On a unit disk, what is the expected distance between the midpoint of two uniformly random points, and the centre? On a unit disk, what is the expected distance between the midpoint of two uniformly random points, and the centre?
Context
I thought of this question after seeing a simpler question: on a unit disk, what is the expected distance between a random point, and the centre? (The answer is $2/3$.)
My attempt (at my question)
I started by considering the one-dimension case: on a line segment of length $2$ (analogous to a unit disk, which has diameter $2$), what is the mean distance between the midpoint of two uniformly random points and the centre? I first considered that the line segment is discrete, with $n$ points, worked out the probability distribution, found the expectation in terms of $n$, then took the limit as $n\to\infty$, and I got $\int_0^1 x(1-x)dx=1/6$. But when I jump to the two-dimensional case (unit disk), this approach doesn't seem to work, because there are directions involved, not just distances.

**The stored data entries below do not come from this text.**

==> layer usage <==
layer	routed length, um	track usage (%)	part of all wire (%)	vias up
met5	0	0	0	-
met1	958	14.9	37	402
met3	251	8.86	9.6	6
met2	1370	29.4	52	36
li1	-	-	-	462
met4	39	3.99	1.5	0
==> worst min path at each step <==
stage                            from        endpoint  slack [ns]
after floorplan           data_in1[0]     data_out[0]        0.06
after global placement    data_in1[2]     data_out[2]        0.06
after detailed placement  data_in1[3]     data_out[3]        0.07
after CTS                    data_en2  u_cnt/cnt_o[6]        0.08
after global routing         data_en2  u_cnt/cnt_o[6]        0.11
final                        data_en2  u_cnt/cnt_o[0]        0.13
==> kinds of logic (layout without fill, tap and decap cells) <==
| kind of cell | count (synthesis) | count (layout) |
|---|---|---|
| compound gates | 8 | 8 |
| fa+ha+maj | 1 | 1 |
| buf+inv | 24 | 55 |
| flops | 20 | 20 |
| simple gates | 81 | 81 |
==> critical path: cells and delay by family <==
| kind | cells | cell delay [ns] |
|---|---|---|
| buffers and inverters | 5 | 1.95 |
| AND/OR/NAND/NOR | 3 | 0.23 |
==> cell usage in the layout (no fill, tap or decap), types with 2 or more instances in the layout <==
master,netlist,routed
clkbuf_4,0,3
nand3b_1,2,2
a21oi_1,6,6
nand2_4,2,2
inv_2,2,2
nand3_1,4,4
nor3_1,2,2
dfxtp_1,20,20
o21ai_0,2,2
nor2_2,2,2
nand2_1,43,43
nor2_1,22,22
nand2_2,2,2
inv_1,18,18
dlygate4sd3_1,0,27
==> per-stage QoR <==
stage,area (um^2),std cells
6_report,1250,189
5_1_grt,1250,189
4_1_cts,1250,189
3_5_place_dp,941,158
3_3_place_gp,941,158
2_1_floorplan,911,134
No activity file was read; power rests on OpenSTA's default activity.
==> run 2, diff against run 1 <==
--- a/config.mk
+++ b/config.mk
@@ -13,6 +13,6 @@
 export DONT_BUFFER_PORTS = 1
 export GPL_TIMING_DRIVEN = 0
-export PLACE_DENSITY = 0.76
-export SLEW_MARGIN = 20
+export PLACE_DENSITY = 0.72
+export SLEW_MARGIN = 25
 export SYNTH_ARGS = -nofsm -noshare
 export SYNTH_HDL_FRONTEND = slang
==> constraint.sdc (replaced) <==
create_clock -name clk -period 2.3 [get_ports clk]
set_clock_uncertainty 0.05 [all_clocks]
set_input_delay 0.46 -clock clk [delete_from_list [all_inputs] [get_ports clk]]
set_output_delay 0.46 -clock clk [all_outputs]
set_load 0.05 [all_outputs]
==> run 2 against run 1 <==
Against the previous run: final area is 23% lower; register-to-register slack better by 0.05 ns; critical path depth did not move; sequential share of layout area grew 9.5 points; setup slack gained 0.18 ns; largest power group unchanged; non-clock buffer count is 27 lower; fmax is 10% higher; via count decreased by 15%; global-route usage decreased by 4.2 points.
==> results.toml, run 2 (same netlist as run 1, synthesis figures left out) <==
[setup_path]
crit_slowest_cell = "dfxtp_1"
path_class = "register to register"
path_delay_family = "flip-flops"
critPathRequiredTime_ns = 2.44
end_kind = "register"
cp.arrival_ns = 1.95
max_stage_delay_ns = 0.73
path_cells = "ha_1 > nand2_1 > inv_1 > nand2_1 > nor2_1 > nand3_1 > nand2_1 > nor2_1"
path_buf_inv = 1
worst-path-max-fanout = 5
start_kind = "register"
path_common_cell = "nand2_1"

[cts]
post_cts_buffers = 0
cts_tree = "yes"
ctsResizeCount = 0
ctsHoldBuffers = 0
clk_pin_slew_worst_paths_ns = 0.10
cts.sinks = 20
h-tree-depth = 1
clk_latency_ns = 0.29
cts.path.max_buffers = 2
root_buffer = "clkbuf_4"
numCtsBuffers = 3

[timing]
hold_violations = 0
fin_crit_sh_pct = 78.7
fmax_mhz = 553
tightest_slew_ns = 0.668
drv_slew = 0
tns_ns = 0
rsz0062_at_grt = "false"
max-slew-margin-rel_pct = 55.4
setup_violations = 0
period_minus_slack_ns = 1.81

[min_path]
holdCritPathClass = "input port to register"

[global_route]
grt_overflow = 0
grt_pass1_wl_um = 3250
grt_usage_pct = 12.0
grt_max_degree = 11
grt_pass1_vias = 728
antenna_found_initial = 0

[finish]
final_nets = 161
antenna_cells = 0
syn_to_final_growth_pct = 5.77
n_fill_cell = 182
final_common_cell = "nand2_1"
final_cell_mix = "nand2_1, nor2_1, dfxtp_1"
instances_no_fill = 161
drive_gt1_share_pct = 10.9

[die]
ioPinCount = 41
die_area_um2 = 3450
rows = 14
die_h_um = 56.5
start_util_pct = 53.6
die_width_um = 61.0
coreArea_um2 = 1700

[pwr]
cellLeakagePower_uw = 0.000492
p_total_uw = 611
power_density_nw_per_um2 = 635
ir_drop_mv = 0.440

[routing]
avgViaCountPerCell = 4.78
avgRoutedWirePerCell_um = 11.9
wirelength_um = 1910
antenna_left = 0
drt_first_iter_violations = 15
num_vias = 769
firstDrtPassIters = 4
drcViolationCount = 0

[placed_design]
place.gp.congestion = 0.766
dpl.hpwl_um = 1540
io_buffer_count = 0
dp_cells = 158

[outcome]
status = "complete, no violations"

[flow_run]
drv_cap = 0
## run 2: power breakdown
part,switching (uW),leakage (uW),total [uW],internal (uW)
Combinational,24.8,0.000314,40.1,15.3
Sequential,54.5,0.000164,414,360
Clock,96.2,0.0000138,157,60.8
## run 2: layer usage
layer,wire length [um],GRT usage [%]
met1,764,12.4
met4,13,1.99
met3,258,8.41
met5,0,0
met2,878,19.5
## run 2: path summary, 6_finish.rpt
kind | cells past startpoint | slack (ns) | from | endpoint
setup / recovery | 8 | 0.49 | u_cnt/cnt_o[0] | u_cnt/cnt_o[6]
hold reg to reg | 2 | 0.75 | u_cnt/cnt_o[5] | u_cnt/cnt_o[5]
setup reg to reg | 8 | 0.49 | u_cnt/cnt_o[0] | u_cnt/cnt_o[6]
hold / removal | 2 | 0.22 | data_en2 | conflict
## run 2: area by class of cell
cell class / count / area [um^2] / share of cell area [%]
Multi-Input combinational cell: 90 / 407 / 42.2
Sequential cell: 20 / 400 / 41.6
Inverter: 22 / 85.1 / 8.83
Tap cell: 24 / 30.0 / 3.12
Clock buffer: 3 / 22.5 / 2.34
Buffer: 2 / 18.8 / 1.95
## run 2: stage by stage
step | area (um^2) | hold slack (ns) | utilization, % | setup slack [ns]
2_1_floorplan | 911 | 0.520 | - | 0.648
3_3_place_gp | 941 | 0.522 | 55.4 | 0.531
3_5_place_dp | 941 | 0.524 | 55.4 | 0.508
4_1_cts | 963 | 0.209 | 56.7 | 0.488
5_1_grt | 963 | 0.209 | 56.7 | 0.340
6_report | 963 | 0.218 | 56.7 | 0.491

I tried to find the probability density function of $X$, the distance of the midpoint to the centre, but I have not been able to work out what it is.
This answer to the question, "What is the expected distance between two points inside unit circle?", suggests that polar coordinates may be useful, but I have not been able to obtain an integral expression using polar coordinates.
 A: (Self-answering)

The diagram shows points two uniformly random points $A$ and $B$ on the disk, and their midpoint $M$. Their distances to the centre $O$ are $a$, $b$ and $m$, respectively. $\theta=\angle{AOB}$.
Intuitively, we can guess that $E(m)$ is exactly half of the expected distance between two random points on a unit disk. That is, $E(m)=\dfrac{64}{45\pi}$. This is because the average value of $\theta$ is $\pi/2$, and the average value of $a/b$ is $1$, and with these values we have $m=\frac{1}{2}AB$.
In fact, using excel, I generated about $300,000$ pairs of random points on the unit disk, and found that $E(m)\approx 0.453$, which is $\dfrac{64}{45\pi}$ to 3 decimal places.
As for a proof that $E(m)=\dfrac{64}{45\pi}$, it can be shown that
$$m=\frac12\sqrt{5a^2+b^2-2ab\cos{\theta}-4a|b\cos{\theta}-a|}$$
The probability density functions for $a$, $b$ and $\theta$ are $2a$, $2b$ and $\frac{1}{2\pi}$, respectively. Therefore,
$$E(m)=\int_0^1\int_0^1\int_0^{2\pi} \frac{ab}{\pi}\sqrt{5a^2+b^2-2ab\cos{\theta}-4a|b\cos{\theta}-a|}\text{d}\theta\text{d}a\text{d}b$$
I have not evaluated this integral, and I do not have the technology to approximate it, but based on the above evidence, I am confident that it equals $\dfrac{64}{45\pi}$.